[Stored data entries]
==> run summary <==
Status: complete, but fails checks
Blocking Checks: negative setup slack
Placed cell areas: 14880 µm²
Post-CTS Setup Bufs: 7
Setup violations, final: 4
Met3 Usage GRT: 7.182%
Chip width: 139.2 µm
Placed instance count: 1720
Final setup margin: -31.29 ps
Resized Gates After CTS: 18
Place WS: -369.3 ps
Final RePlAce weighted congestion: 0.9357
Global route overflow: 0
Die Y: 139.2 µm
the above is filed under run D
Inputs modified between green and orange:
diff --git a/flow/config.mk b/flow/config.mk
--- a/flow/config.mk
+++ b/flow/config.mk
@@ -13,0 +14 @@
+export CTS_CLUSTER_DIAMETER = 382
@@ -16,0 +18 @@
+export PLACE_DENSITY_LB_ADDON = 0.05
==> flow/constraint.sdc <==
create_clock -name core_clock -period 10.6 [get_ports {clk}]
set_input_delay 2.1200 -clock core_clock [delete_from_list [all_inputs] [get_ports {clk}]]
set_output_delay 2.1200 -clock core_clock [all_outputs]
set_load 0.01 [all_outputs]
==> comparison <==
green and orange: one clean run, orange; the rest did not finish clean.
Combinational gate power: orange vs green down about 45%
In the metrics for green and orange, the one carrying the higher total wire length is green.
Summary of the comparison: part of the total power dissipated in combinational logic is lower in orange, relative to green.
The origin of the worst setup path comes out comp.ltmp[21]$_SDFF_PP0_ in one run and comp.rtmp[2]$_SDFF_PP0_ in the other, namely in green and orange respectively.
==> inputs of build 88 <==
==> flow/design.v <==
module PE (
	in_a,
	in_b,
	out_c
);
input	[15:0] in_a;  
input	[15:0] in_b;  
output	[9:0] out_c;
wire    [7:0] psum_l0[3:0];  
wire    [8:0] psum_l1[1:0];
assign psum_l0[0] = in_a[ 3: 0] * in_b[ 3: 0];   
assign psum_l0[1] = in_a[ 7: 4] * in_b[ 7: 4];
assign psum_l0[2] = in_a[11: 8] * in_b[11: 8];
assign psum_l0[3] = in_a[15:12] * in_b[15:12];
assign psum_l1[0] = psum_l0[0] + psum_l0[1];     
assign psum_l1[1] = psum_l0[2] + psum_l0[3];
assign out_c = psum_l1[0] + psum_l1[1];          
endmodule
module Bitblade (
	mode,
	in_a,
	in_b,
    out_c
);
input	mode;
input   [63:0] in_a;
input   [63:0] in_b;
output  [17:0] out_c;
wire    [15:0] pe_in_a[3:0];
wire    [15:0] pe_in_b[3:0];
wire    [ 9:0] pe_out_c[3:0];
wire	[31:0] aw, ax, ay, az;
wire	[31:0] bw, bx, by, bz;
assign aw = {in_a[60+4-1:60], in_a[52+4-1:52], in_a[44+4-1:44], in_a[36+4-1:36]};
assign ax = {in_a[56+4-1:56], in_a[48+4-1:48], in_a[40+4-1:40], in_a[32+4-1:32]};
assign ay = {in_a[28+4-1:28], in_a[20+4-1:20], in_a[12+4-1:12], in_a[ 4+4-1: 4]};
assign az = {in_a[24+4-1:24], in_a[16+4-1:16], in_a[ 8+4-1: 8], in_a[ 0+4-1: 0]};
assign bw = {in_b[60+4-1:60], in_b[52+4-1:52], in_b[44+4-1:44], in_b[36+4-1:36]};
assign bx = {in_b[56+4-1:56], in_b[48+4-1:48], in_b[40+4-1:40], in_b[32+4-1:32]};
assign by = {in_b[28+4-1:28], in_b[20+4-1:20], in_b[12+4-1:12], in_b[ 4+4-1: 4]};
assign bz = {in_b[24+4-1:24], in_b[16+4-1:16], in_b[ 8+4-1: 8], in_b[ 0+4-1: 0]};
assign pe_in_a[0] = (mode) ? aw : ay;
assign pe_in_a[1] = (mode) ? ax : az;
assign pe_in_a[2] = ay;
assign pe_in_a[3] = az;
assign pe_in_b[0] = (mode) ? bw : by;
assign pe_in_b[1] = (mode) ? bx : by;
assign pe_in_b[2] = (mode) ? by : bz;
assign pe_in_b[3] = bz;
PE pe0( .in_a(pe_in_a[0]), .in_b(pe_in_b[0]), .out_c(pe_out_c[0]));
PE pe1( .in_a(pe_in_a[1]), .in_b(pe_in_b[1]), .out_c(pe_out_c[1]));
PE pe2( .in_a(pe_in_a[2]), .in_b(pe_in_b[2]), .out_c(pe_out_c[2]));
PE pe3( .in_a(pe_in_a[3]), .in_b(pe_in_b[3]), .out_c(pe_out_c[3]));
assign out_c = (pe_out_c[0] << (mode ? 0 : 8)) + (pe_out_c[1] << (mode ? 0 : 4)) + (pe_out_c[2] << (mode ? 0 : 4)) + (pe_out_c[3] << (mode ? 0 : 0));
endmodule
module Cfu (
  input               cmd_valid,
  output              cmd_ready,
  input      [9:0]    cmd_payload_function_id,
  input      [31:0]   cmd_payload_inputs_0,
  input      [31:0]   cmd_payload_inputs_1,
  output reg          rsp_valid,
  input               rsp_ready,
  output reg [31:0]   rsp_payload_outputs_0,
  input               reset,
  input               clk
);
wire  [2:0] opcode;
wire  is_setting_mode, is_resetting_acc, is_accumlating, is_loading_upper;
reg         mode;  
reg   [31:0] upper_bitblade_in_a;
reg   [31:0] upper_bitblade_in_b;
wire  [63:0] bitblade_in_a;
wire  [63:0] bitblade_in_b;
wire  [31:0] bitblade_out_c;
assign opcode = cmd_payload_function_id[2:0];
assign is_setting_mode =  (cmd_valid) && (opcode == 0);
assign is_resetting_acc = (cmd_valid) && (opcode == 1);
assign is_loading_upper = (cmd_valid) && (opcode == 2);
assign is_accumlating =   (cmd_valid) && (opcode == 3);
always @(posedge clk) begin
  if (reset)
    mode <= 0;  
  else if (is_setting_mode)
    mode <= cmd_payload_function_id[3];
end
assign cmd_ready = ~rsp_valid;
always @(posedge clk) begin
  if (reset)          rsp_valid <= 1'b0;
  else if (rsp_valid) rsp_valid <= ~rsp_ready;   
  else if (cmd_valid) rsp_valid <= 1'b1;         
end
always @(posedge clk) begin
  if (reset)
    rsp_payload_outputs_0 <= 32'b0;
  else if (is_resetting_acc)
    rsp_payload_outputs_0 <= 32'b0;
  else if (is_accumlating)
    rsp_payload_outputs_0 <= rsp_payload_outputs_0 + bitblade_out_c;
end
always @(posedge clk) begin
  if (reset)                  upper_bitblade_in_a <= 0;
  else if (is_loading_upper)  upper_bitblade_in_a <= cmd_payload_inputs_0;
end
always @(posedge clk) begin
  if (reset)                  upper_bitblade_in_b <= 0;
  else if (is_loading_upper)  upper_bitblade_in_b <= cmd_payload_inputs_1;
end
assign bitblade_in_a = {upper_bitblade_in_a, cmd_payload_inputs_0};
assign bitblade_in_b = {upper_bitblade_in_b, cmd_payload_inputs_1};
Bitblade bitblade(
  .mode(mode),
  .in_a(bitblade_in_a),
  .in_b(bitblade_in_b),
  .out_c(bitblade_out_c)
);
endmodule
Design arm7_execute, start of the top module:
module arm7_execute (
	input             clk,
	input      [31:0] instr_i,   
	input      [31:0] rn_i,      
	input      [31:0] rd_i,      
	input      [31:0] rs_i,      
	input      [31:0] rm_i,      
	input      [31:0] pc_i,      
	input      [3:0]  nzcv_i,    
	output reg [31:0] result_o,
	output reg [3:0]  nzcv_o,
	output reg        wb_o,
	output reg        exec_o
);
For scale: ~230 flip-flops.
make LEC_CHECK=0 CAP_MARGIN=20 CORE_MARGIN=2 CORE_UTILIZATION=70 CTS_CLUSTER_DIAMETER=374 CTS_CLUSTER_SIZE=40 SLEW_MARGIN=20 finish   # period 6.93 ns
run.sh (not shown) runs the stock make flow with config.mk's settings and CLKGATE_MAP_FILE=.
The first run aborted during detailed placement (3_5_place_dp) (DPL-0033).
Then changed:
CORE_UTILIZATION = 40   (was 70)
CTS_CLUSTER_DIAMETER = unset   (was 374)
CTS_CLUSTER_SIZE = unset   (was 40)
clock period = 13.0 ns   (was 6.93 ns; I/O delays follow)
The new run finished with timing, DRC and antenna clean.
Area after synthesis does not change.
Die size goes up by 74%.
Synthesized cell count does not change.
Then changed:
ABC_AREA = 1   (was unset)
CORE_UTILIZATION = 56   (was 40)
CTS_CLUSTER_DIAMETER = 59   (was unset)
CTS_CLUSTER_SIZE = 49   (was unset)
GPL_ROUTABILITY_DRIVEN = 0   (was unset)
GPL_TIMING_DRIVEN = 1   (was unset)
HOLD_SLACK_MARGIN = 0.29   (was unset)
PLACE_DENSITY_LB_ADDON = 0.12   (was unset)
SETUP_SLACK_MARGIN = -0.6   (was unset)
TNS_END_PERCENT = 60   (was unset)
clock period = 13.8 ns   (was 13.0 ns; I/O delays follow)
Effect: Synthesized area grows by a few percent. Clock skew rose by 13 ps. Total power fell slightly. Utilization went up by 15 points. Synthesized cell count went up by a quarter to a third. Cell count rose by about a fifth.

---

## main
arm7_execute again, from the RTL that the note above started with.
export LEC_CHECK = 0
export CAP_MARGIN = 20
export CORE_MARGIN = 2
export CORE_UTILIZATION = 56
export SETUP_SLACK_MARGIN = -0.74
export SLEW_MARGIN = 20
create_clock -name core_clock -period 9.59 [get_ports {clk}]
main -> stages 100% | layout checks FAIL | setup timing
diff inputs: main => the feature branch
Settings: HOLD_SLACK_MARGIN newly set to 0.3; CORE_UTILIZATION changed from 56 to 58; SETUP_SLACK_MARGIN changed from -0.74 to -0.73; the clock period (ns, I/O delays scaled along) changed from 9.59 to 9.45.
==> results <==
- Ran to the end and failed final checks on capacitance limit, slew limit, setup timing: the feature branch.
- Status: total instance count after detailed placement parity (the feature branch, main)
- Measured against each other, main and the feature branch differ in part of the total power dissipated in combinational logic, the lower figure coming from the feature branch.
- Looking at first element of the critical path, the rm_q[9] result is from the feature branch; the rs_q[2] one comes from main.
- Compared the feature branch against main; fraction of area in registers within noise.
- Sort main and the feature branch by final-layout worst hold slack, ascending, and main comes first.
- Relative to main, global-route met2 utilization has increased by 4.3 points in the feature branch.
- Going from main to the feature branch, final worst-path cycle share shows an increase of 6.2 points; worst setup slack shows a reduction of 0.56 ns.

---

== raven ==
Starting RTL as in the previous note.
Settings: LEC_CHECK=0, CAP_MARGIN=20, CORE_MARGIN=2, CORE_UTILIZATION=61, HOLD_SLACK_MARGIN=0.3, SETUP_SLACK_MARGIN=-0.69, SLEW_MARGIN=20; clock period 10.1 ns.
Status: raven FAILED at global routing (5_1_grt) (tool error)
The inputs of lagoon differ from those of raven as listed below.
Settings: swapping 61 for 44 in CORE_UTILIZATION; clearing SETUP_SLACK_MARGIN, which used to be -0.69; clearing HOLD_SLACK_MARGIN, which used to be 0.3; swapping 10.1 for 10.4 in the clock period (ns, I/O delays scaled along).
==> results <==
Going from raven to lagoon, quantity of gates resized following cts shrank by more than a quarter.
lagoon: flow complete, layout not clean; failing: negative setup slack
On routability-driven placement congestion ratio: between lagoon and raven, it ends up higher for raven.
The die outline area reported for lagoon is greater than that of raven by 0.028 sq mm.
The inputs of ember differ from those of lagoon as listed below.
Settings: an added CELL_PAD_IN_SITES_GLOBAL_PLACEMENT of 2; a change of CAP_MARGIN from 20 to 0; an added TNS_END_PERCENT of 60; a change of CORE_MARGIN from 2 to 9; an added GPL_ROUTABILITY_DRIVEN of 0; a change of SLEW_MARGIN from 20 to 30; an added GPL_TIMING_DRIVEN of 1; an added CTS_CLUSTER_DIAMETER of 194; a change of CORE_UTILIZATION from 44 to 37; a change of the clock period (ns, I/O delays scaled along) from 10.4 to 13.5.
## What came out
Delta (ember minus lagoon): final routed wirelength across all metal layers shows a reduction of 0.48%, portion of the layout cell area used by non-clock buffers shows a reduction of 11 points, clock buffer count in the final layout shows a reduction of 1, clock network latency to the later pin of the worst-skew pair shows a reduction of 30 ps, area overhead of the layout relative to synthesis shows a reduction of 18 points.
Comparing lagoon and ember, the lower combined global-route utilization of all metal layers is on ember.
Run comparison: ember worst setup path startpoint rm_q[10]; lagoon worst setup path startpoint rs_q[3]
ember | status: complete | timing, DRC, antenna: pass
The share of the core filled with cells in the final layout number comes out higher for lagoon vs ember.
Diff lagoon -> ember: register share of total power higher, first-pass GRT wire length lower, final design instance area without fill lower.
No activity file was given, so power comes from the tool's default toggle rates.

--

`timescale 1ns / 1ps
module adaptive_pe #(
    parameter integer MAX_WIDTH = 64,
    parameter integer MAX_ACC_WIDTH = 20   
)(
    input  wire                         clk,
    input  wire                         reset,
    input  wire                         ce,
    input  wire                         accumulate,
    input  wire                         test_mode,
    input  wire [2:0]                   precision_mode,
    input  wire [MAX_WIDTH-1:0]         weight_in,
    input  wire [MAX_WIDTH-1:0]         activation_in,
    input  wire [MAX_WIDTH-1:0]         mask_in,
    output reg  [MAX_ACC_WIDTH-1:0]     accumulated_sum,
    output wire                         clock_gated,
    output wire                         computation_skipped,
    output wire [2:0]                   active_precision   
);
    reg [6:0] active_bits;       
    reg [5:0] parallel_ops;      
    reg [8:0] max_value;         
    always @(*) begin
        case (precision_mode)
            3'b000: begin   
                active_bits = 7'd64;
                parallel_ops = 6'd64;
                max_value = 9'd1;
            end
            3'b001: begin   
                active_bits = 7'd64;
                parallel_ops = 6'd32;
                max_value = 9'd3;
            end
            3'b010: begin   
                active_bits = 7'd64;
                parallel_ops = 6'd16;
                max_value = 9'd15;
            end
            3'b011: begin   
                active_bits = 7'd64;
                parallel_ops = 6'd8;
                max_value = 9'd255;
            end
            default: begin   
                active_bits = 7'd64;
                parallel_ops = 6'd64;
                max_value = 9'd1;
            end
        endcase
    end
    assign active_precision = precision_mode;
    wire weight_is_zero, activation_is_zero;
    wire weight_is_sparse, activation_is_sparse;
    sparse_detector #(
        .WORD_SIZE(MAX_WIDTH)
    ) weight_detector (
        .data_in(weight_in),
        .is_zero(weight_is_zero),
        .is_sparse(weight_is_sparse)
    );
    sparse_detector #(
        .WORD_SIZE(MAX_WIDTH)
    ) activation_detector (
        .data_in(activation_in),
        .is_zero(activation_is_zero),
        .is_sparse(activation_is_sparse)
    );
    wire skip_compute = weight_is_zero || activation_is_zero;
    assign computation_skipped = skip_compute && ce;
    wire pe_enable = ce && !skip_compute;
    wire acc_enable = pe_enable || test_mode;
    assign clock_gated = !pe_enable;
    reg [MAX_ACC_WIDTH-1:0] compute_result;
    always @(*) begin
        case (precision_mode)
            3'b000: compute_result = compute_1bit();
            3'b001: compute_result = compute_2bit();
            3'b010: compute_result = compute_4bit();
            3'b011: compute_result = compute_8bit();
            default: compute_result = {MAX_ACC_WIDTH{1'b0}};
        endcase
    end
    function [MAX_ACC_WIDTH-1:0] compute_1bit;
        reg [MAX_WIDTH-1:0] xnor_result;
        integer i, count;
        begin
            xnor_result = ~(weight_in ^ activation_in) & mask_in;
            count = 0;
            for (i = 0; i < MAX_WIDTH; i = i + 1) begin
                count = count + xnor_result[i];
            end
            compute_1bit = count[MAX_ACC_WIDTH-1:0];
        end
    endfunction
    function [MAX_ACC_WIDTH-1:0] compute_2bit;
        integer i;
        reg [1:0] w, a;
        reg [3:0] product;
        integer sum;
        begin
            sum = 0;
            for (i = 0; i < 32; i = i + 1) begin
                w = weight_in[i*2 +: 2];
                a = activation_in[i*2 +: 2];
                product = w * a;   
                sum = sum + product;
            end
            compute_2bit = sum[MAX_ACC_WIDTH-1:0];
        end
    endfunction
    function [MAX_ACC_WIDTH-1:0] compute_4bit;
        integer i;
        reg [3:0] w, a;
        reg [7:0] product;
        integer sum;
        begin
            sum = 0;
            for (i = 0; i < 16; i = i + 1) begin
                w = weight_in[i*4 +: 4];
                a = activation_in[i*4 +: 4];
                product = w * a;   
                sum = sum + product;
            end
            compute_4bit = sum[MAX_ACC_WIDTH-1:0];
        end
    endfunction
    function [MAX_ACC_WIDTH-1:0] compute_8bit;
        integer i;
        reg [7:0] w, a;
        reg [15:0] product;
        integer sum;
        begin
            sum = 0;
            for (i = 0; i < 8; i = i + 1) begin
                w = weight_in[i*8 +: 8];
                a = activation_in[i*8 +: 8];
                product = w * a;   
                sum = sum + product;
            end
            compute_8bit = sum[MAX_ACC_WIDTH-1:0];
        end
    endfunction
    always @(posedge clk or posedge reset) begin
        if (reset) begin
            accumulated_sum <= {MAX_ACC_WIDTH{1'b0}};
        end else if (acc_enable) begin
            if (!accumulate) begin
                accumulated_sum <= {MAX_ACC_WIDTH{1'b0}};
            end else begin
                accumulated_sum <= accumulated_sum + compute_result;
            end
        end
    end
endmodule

---

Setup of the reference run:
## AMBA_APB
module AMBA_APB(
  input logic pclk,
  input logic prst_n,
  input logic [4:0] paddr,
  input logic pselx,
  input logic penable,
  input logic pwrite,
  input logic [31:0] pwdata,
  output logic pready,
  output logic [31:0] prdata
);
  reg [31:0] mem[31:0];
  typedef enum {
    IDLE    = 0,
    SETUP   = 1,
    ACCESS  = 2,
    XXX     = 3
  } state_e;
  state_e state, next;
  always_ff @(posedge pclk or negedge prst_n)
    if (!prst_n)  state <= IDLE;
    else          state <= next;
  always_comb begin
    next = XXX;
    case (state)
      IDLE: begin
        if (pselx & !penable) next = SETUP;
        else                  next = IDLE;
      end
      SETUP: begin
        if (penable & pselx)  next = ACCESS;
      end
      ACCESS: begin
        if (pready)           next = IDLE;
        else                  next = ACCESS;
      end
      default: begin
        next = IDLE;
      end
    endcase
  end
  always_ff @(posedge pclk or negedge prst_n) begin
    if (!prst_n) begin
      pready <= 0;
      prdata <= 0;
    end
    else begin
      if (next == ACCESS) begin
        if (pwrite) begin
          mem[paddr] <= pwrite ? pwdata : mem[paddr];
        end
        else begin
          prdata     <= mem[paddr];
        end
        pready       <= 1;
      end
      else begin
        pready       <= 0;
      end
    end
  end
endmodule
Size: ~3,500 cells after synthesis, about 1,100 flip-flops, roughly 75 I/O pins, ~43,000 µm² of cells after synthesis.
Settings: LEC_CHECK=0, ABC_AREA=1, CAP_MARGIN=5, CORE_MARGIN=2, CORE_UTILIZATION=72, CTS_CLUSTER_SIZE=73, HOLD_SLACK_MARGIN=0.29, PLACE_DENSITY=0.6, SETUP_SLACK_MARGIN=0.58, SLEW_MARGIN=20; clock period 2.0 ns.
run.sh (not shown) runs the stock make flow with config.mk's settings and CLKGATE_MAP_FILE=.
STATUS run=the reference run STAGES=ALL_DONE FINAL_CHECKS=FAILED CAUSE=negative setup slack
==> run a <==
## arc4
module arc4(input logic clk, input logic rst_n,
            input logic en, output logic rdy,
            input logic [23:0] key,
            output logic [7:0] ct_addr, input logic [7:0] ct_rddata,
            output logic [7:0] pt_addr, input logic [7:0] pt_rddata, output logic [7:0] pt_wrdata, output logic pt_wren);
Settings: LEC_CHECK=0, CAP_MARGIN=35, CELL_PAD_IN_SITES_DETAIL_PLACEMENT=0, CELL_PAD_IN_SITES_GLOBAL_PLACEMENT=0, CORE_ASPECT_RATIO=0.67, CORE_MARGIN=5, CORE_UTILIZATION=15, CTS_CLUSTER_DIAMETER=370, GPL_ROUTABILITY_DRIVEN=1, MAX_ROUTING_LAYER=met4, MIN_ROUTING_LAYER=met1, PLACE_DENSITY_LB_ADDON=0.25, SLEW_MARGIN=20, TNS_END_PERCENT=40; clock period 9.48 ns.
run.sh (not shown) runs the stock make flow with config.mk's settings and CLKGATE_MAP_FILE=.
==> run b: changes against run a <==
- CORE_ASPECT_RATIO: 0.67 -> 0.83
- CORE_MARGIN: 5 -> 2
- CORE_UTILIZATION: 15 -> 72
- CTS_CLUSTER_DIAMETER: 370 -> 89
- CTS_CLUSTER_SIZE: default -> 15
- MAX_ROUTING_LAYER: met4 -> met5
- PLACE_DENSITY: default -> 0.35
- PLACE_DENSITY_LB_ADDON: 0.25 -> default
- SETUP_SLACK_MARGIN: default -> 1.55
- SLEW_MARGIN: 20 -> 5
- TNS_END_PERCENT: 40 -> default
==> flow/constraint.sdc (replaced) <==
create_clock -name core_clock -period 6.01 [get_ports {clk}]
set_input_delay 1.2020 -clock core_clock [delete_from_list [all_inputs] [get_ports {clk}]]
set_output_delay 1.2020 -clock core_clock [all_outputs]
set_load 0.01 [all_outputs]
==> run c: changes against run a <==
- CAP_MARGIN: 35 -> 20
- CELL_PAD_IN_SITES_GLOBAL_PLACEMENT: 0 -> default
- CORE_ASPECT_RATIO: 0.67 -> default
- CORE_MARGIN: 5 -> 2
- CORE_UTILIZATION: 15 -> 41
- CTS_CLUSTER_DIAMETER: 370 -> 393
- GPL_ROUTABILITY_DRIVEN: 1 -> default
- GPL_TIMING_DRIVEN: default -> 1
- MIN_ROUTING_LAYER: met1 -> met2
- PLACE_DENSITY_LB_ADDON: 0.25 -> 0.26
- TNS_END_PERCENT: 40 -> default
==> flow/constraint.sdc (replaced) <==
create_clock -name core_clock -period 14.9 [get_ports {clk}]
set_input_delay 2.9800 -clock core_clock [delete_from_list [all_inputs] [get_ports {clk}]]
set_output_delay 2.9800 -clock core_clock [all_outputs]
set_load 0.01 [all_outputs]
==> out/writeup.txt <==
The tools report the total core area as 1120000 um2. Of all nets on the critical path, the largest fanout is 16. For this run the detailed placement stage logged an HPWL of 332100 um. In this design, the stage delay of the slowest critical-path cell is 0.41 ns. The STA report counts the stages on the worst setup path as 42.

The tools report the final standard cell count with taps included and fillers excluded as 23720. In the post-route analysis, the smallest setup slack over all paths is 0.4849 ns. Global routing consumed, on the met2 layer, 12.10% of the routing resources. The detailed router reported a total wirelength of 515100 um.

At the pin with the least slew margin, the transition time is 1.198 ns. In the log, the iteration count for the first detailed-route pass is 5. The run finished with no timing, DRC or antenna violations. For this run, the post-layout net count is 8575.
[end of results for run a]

PROBLEM DESCRIPTION:
Above are the records. Copy every line in them holding "parameter".

ANSWER BOX:
    parameter integer MAX_WIDTH = 64,
    parameter integer MAX_ACC_WIDTH = 20   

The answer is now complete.